Подчеркнутый биографизм этого исследования определялся по меньшей мере следующими тремя обстоятельствами. Во-первых, вся жуковсковедческая традиция до работы Веселовского складывалась из попыток подобрать ключ к биографии поэта. Еще в 1880-е гг. широко распространилось мнение о том, что творчество Жуковского было полностью определено его жизнетекстом. Во-вторых, в современной модернистской поэзии и литературном быте рубежа веков девиз Жуковского «Жизнь и Поэзия – одно» реализовывался в биографиях большинства известных поэтов и требовал своего осмысления. Наконец, проведенное Тихонравовым исследование предъявило к жуковсковедческим работам определенный критерий качества, предполагающий тщательное изучение личных документов и эпистолярного наследия поэта и его окружения.

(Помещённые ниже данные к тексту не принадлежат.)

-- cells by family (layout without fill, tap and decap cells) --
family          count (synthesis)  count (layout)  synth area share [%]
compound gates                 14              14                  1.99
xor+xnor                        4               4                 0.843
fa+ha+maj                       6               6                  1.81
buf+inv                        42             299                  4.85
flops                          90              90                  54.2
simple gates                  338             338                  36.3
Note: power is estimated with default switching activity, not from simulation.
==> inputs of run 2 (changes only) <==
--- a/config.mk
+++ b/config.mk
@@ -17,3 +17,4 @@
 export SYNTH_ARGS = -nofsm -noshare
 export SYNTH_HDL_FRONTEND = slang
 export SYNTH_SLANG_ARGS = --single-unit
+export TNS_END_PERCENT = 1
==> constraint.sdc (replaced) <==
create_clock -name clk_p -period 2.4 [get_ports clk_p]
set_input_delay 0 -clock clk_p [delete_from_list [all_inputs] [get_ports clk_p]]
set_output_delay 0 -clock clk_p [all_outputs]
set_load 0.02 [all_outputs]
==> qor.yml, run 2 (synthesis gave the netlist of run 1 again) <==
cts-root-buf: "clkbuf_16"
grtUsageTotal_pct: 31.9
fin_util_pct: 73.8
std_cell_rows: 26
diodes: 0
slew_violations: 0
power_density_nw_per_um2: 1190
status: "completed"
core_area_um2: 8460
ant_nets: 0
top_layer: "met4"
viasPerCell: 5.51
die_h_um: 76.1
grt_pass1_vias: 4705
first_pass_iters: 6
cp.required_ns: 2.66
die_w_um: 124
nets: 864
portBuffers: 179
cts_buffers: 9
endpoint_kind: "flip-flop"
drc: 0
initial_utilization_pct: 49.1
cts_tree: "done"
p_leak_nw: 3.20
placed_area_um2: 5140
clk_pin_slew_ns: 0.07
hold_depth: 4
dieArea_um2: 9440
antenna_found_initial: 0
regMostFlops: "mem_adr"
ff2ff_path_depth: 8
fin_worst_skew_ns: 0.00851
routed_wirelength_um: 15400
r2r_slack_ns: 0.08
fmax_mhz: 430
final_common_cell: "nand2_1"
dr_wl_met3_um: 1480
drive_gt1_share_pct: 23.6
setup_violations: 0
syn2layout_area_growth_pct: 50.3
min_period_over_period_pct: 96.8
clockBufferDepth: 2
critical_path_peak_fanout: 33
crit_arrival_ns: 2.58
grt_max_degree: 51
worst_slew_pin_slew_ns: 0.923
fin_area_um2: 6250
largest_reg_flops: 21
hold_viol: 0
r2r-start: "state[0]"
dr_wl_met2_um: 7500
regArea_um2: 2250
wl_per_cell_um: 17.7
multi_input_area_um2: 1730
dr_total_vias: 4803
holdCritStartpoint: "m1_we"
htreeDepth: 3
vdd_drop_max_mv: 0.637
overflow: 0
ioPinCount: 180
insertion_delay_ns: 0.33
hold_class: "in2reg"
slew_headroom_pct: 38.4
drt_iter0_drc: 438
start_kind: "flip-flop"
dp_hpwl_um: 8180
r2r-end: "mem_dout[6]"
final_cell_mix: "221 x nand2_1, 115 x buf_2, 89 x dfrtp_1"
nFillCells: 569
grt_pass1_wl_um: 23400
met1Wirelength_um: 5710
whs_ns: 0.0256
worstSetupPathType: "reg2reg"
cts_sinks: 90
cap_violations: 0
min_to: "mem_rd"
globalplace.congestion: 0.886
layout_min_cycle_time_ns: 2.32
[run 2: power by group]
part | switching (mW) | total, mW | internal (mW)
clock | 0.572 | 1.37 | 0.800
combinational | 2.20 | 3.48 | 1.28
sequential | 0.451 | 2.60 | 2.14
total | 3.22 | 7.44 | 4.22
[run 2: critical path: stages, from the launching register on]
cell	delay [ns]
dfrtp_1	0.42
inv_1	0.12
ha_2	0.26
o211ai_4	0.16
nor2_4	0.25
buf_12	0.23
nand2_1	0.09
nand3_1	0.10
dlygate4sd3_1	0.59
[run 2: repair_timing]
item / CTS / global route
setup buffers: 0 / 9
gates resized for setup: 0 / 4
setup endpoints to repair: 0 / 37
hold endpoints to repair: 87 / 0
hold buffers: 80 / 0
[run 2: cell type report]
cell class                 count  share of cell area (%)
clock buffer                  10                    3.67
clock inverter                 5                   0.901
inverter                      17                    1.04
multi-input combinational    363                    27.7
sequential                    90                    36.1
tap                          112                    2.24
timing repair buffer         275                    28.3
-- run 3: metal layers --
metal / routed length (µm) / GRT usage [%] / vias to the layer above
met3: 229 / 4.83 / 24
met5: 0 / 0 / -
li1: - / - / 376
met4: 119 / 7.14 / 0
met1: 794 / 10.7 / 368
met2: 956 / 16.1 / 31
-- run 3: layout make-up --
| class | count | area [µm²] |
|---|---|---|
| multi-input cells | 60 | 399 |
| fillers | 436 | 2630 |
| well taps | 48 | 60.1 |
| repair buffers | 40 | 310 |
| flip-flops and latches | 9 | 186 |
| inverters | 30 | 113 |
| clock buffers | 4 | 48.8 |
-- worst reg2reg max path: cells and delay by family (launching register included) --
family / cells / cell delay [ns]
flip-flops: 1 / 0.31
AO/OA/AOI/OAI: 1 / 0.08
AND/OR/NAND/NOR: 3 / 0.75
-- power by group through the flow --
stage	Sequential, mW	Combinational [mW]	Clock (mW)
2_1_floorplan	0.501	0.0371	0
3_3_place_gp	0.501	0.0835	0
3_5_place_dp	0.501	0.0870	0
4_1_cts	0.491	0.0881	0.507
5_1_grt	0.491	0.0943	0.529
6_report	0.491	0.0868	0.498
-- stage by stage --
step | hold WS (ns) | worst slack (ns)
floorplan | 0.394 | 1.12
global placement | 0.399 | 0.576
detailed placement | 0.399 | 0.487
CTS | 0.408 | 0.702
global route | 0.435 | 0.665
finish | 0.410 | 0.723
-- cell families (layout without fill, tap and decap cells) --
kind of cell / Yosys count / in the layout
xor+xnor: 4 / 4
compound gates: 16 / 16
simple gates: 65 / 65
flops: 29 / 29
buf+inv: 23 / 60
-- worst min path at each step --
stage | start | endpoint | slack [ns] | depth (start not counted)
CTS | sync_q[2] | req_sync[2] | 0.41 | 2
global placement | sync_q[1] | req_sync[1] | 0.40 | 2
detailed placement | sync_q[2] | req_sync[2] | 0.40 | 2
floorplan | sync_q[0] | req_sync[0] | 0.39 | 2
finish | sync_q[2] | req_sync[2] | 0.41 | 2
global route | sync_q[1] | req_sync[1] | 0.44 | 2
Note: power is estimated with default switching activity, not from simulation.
$ cat config.mk
export PLATFORM = sky130hd
export DESIGN_NAME = srt_quotient_resolve
export DESIGN_NICKNAME = d
export VERILOG_FILES = /design/src/rtl/srt_quotient_resolve.sv
export SDC_FILE = /design/constraint.sdc
export NUM_CORES = 1
export LEC_CHECK = 0
export ABC_AREA = 1
export BUFFER_PORTS_ARGS = -buffer_cell sky130_fd_sc_hd__clkbuf_2
export CORE_UTILIZATION = 30
export CTS_BUF_LIST = sky130_fd_sc_hd__clkbuf_4 sky130_fd_sc_hd__clkbuf_8 sky130_fd_sc_hd__clkbuf_16
export CTS_CLUSTER_SIZE = 28
export DETAILED_ROUTE_END_ITERATION = 8
export SLEW_MARGIN = 15
export SYNTH_ARGS = -nofsm -noshare
export SYNTH_HDL_FRONTEND = slang
export SYNTH_SLANG_ARGS = --single-unit
$ cat constraint.sdc
create_clock -name clk -period 12.5 [get_ports clk]
set_input_delay 0 -clock clk [delete_from_list [all_inputs] [get_ports clk]]
set_output_delay 0 -clock clk [all_outputs]
set_load 0.02 [all_outputs]
$ cat src/rtl/srt_quotient_resolve.sv
// Quotient resolve stage for the radix-4 SRT divider: on-the-fly digit conversion, residual
// sign resolve, -1 ulp correction and sticky. Optional digit counter: FP_DIV_DIGIT_COUNT_CHECK_EN.
package fpu_types;
    typedef enum logic [2:0] {
        NEG_TWO = 3'b110,
        NEG_ONE = 3'b111,
        ZERO    = 3'b000,
        POS_ONE = 3'b001,
        POS_TWO = 3'b010
    } q_t;
endpackage
File: config.mk
export PLATFORM = sky130hd
export DESIGN_NAME = video_pattern_tx
export DESIGN_NICKNAME = d
export VERILOG_FILES = /design/src/rtl/video_pattern_tx.sv
export SDC_FILE = /design/constraint.sdc
export NUM_CORES = 1
export LEC_CHECK = 0
export ABC_AREA = 0
export BUFFER_PORTS_ARGS = -buffer_cell sky130_fd_sc_hd__buf_2
export CORE_UTILIZATION = 50
export DETAILED_ROUTE_END_ITERATION = 8
export GPL_ROUTABILITY_DRIVEN = 0
export HOLD_SLACK_MARGIN = 0.12
export PLACE_DENSITY = 0.71
export SETUP_SLACK_MARGIN = 0.15
export SYNTH_ARGS = -nofsm -noshare
export SYNTH_HDL_FRONTEND = slang
export SYNTH_SLANG_ARGS = --single-unit
File: constraint.sdc
create_clock -name clk_in -period 5.29 [get_ports clk_in]
set_input_delay 0.529 -clock clk_in [delete_from_list [all_inputs] [get_ports clk_in]]
set_output_delay 0.529 -clock clk_in [all_outputs]
set_load 0.01 [all_outputs]
File: src/rtl/video_pattern_tx.sv
// Video timing and test-pattern source; all outputs registered 1 cycle after the h/v counters, no backpressure (free-running at pixel rate).
// Optional colour-bar pattern is built only when VIDEO_PATTERN_TX_COLORBAR_EN is defined; otherwise pattern 2 is black.
module video_pattern_tx #(
  parameter int H_ACTIVE = 1920,
  parameter int H_FP     = 88,
  parameter int H_SYNC   = 44,
  parameter int H_BP     = 148,
  parameter int V_ACTIVE = 1080,
  parameter int V_FP     = 4,
  parameter int V_SYNC   = 5,
  parameter int V_BP     = 36,
  parameter bit HS_POL   = 1'b1,
  parameter bit VS_POL   = 1'b1
) (
  input  logic        clk_in,
  input  logic        rst_in,
  input  logic        enable,
  input  logic [1:0]  pattern_sel,
  output logic [23:0] vid_data,
  output logic        vid_hs,
  output logic        vid_vs,
  output logic        vid_de,
  output logic        frame_start,
  output logic [15:0] frame_cnt,
  output logic        busy
);

  localparam int H_TOTAL = H_ACTIVE + H_FP + H_SYNC + H_BP;
  localparam int V_TOTAL = V_ACTIVE + V_FP + V_SYNC + V_BP;
  // Ramp and checker read h_cnt[7:0] and v_cnt[3], so keep the counters at least that wide.
  localparam int HW = ($clog2(H_TOTAL) > 8) ? $clog2(H_TOTAL) : 8;
  localparam int VW = ($clog2(V_TOTAL) > 4) ? $clog2(V_TOTAL) : 4;

  localparam logic [HW-1:0] H_LAST    = HW'(H_TOTAL - 1);
  localparam logic [HW-1:0] H_DE_END  = HW'(H_ACTIVE);
  localparam logic [HW-1:0] H_HS_BEG  = HW'(H_ACTIVE + H_FP);
  localparam logic [HW-1:0] H_HS_END  = HW'(H_ACTIVE + H_FP + H_SYNC);
  localparam logic [VW-1:0] V_LAST    = VW'(V_TOTAL - 1);
  localparam logic [VW-1:0] V_DE_END  = VW'(V_ACTIVE);
  localparam logic [VW-1:0] V_VS_BEG  = VW'(V_ACTIVE + V_FP);
  localparam logic [VW-1:0] V_VS_END  = VW'(V_ACTIVE + V_FP + V_SYNC);

  typedef enum logic {IDLE, RUN} state_t;

  state_t        state, state_nxt;
  logic [HW-1:0] h_cnt, h_nxt;
  logic [VW-1:0] v_cnt, v_nxt;
  logic [1:0]    pat_q, pat_cur;
  logic [23:0]   pix;
  logic          run, first_px, last_px;
  logic          raw_de, raw_hs, raw_vs;

  assign run      = (state == RUN);
  assign first_px = run && (h_cnt == '0) && (v_cnt == '0);
  assign last_px  = run && (h_cnt == H_LAST) && (v_cnt == V_LAST);

  always_ff @(posedge clk_in) begin
    if (rst_in) begin
      state <= IDLE;
      h_cnt <= '0;
      v_cnt <= '0;
    end else begin
      state <= state_nxt;
      h_cnt <= h_nxt;
      v_cnt <= v_nxt;
    end
  end

  // Counters sit at (0,0) outside RUN so the first RUN cycle is always pixel (0,0).
  always_comb begin
    state_nxt = state;
    h_nxt     = '0;
    v_nxt     = '0;
    case (state)
      IDLE: begin
        if (enable) state_nxt = RUN;
      end
      RUN: begin
        if (last_px) begin
          if (!enable) state_nxt = IDLE;
        end else if (h_cnt == H_LAST) begin
          v_nxt = v_cnt + VW'(1);
        end else begin
          h_nxt = h_cnt + HW'(1);
          v_nxt = v_cnt;
        end
      end
      default: state_nxt = IDLE;
    endcase
  end

  assign raw_de = (h_cnt < H_DE_END) && (v_cnt < V_DE_END);
  assign raw_hs = (h_cnt >= H_HS_BEG) && (h_cnt < H_HS_END);
  assign raw_vs = (v_cnt >= V_VS_BEG) && (v_cnt < V_VS_END);

  // Pixel (0,0) must already use the newly sampled select, hence the bypass.
  assign pat_cur = first_px ? pattern_sel : pat_q;

`ifdef VIDEO_PATTERN_TX_COLORBAR_EN
  localparam int BAR_W = (H_ACTIVE / 8 > 0) ? H_ACTIVE / 8 : 1;
  localparam int PW    = ($clog2(BAR_W) > 0) ? $clog2(BAR_W) : 1;
  localparam logic [PW-1:0] BAR_LAST = PW'(BAR_W - 1);

  logic [PW-1:0] bar_px;
  logic [2:0]    bar_idx;
  logic [23:0]   bar_rgb;

  // Tracks the bar of h_nxt so it lines up with h_cnt on the following cycle.
  always_ff @(posedge clk_in) begin
    if (rst_in || (h_nxt == '0)) begin
      bar_px  <= '0;
      bar_idx <= '0;
    end else if (bar_px == BAR_LAST) begin
      bar_px <= '0;
      if (bar_idx != 3'd7) bar_idx <= bar_idx + 3'd1;
    end else begin
      bar_px <= bar_px + PW'(1);
    end
  end

  always_comb begin
    bar_rgb = 24'h000000;
    case (bar_idx)
      3'd0: bar_rgb = 24'hFFFFFF;
      3'd1: bar_rgb = 24'hFFFF00;
      3'd2: bar_rgb = 24'h00FFFF;
      3'd3: bar_rgb = 24'h00FF00;
      3'd4: bar_rgb = 24'hFF00FF;
      3'd5: bar_rgb = 24'hFF0000;
      3'd6: bar_rgb = 24'h0000FF;
      default: bar_rgb = 24'h000000;
    endcase
  end
`endif

  always_comb begin
    pix = 24'h000000;
    case (pat_cur)
      2'd0: pix = {3{h_cnt[7:0]}};
      2'd1: pix = (h_cnt[3] ^ v_cnt[3]) ? 24'hFFFFFF : 24'h000000;
`ifdef VIDEO_PATTERN_TX_COLORBAR_EN
      2'd2: pix = bar_rgb;
`else
      2'd2: pix = 24'h000000;
`endif
      default: pix = 24'hFFFFFF;
    endcase
  end

  always_ff @(posedge clk_in) begin
    if (rst_in) begin
      vid_data    <= 24'h000000;
      vid_de      <= 1'b0;
      vid_hs      <= ~HS_POL;
      vid_vs      <= ~VS_POL;
      frame_start <= 1'b0;
      frame_cnt   <= 16'h0000;
      busy        <= 1'b0;
      pat_q       <= 2'd0;
    end else begin
      busy        <= run;
      frame_start <= first_px;
      vid_de      <= run && raw_de;
      vid_data    <= (run && raw_de) ? pix : 24'h000000;
      vid_hs      <= (run && raw_hs) ? HS_POL : ~HS_POL;
      vid_vs      <= (run && raw_vs) ? VS_POL : ~VS_POL;
      if (first_px) pat_q <= pattern_sel;
      if (last_px) frame_cnt <= frame_cnt + 16'd1;
    end
  end

endmodule
### src/rtl/if_id_stage.sv
// if_id_stage: IF/ID pipeline register with load-use hazard detection and
// branch squash. It also keeps saturating counters for stall cycles and
// branch flushes.
//
// Ports:
//   clk, rst_n          clock, asynchronous active-low reset
//   pc4_in, instr_in    PC+4 and instruction word from fetch
//   id_ex_memread       MEMRead bit held in ID/EX
//   id_ex_rt            rt field held in ID/EX
//   branch_taken        redirect request; squashes the fetch and ID slots
//   pc4, instr, valid   registered decode-side view of the fetched word
//   pc_write            PC update enable to fetch (0 freezes the PC)
//   bubble              decode forces zero control into ID/EX
//   stall_cnt           saturating count of load-use stall cycles
//   flush_cnt           saturating count of branch flushes
//
// state | meaning
// RUN   | normal flow; a load-use hazard may stall
// STALL | one stall cycle has been taken; the hazard is ignored this cycle
// FLUSH | the ID slot was squashed by a branch; valid is 0
module if_id_stage #(
  parameter int CNT_W = 16
) (
  input  logic             clk,
  input  logic             rst_n,
  input  logic [31:0]      pc4_in,
  input  logic [31:0]      instr_in,
  input  logic             id_ex_memread,
  input  logic [4:0]       id_ex_rt,
  input  logic             branch_taken,
  output logic [31:0]      pc4,
  output logic [31:0]      instr,
  output logic             valid,
  output logic             pc_write,
  output logic             bubble,
  output logic [CNT_W-1:0] stall_cnt,
  output logic [CNT_W-1:0] flush_cnt
);

  typedef enum logic [1:0] {RUN, STALL, FLUSH} state_t;

  localparam logic [CNT_W-1:0] CNT_ONE = CNT_W'(1);
  localparam logic [CNT_W-1:0] CNT_MAX = '1;

  state_t     state, state_nxt;
  logic [4:0] rs, rt;
  logic       hazard;
  logic       do_stall;

  assign rs = instr[25:21];
  assign rt = instr[20:16];

  // A zero destination register never creates a dependency.
  assign hazard = valid & id_ex_memread & (id_ex_rt != 5'd0) &
                  ((id_ex_rt == rs) | (id_ex_rt == rt));

  always_comb begin
    state_nxt = RUN;
    pc_write  = 1'b1;
    bubble    = 1'b0;
    do_stall  = 1'b0;
    if (branch_taken) begin
      bubble    = 1'b1;
      state_nxt = FLUSH;
    end else if (hazard && (state == RUN)) begin
      // Only RUN can stall, so each load costs exactly one cycle.
      pc_write  = 1'b0;
      bubble    = 1'b1;
      do_stall  = 1'b1;
      state_nxt = STALL;
    end
  end

  always_ff @(posedge clk or negedge rst_n) begin
    if (!rst_n) begin
      state     <= RUN;
      pc4       <= '0;
      instr     <= '0;
      valid     <= 1'b0;
      stall_cnt <= '0;
      flush_cnt <= '0;
    end else begin
      state <= state_nxt;
      if (branch_taken) begin
        pc4   <= pc4_in;
        instr <= '0;
        valid <= 1'b0;
        if (flush_cnt != CNT_MAX) flush_cnt <= flush_cnt + CNT_ONE;
      end else if (do_stall) begin
        if (stall_cnt != CNT_MAX) stall_cnt <= stall_cnt + CNT_ONE;
      end else begin
        pc4   <= pc4_in;
        instr <= instr_in;
        valid <= 1'b1;
      end
    end
  end

endmodule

По наблюдению Л. Киселевой и Т. Степанищевой, монография Веселовского была написана в скрытой полемике с работой Зейдлица159. К ключевым эпизодам жизни поэта ученый подбирал другие документальные свидетельства, которые освещали события и основной вектор движения жизни Жуковского в ином свете. Таким образом, ставилась под сомнение и главная идея Зейдлица – обусловленность жизни и поэзии Жуковского исключительно рыцарским служением Маше Протасовой.
Бракосочетание Жуковского Зейдлиц однозначно оценил как ошибку:
Скоро почувствовал поэт и разлад с самим собою. Новая жизнь не вязалась с тем, что составляло внутренний его мир, не шла к тому, чтó составляло внутренний его мир, не шла к тому, чтó выработалось в нем, с чем он сжился – она отрывала его от прежних образов, связей и мечтаний. Сколько ни старался он уверить себя и друзей своих, что именно теперь счастлив, и в семейных заботах умиротворил свой дух, узнал, чтó такое истинное счастие на земле. Сквозь подобные уверения всегда слышалось, что счастие, им достигнутое, не есть вполне то, к которому он стремился в своей молодости160.
Правомерность этой оценки была поставлена под сомнение в одной из юбилейных статей 1902 г. В.В. Каллашем, отметившим: «Вся его (Жуковского. – Е.А.) молодость ушла на непонятную любовь к довольно обыденному существу, ничем не выдающемуся, кроме стихийной доброты, и почти безобразному; почти 60 лет он женился на писаной красавице, молодой и обаятельной, с крупной индивидуальностью»161. Свои главные работы Каллаш посвятил Крылову и Гоголю, причем интересом к последнему, союбиляру Жуковского, мы, вероятно, и обязаны появлением двух статей 1902 г. о первом русском романтике. Кроме того, в научных интересах исследователя заметное место занимала сама проблема литературного юбилея, к которой Каллаш неоднократно обращался на протяжении всей жизни162. Не попадая под обаяние романтической биографии поэта и не являясь узким специалистом по Жуковскому, Каллаш в своих статьях дал рациональную оценку событиям. Нахождение исследователя за рамками романтической эстетики и взгляд на ситуацию «со стороны» представляет специальный интерес.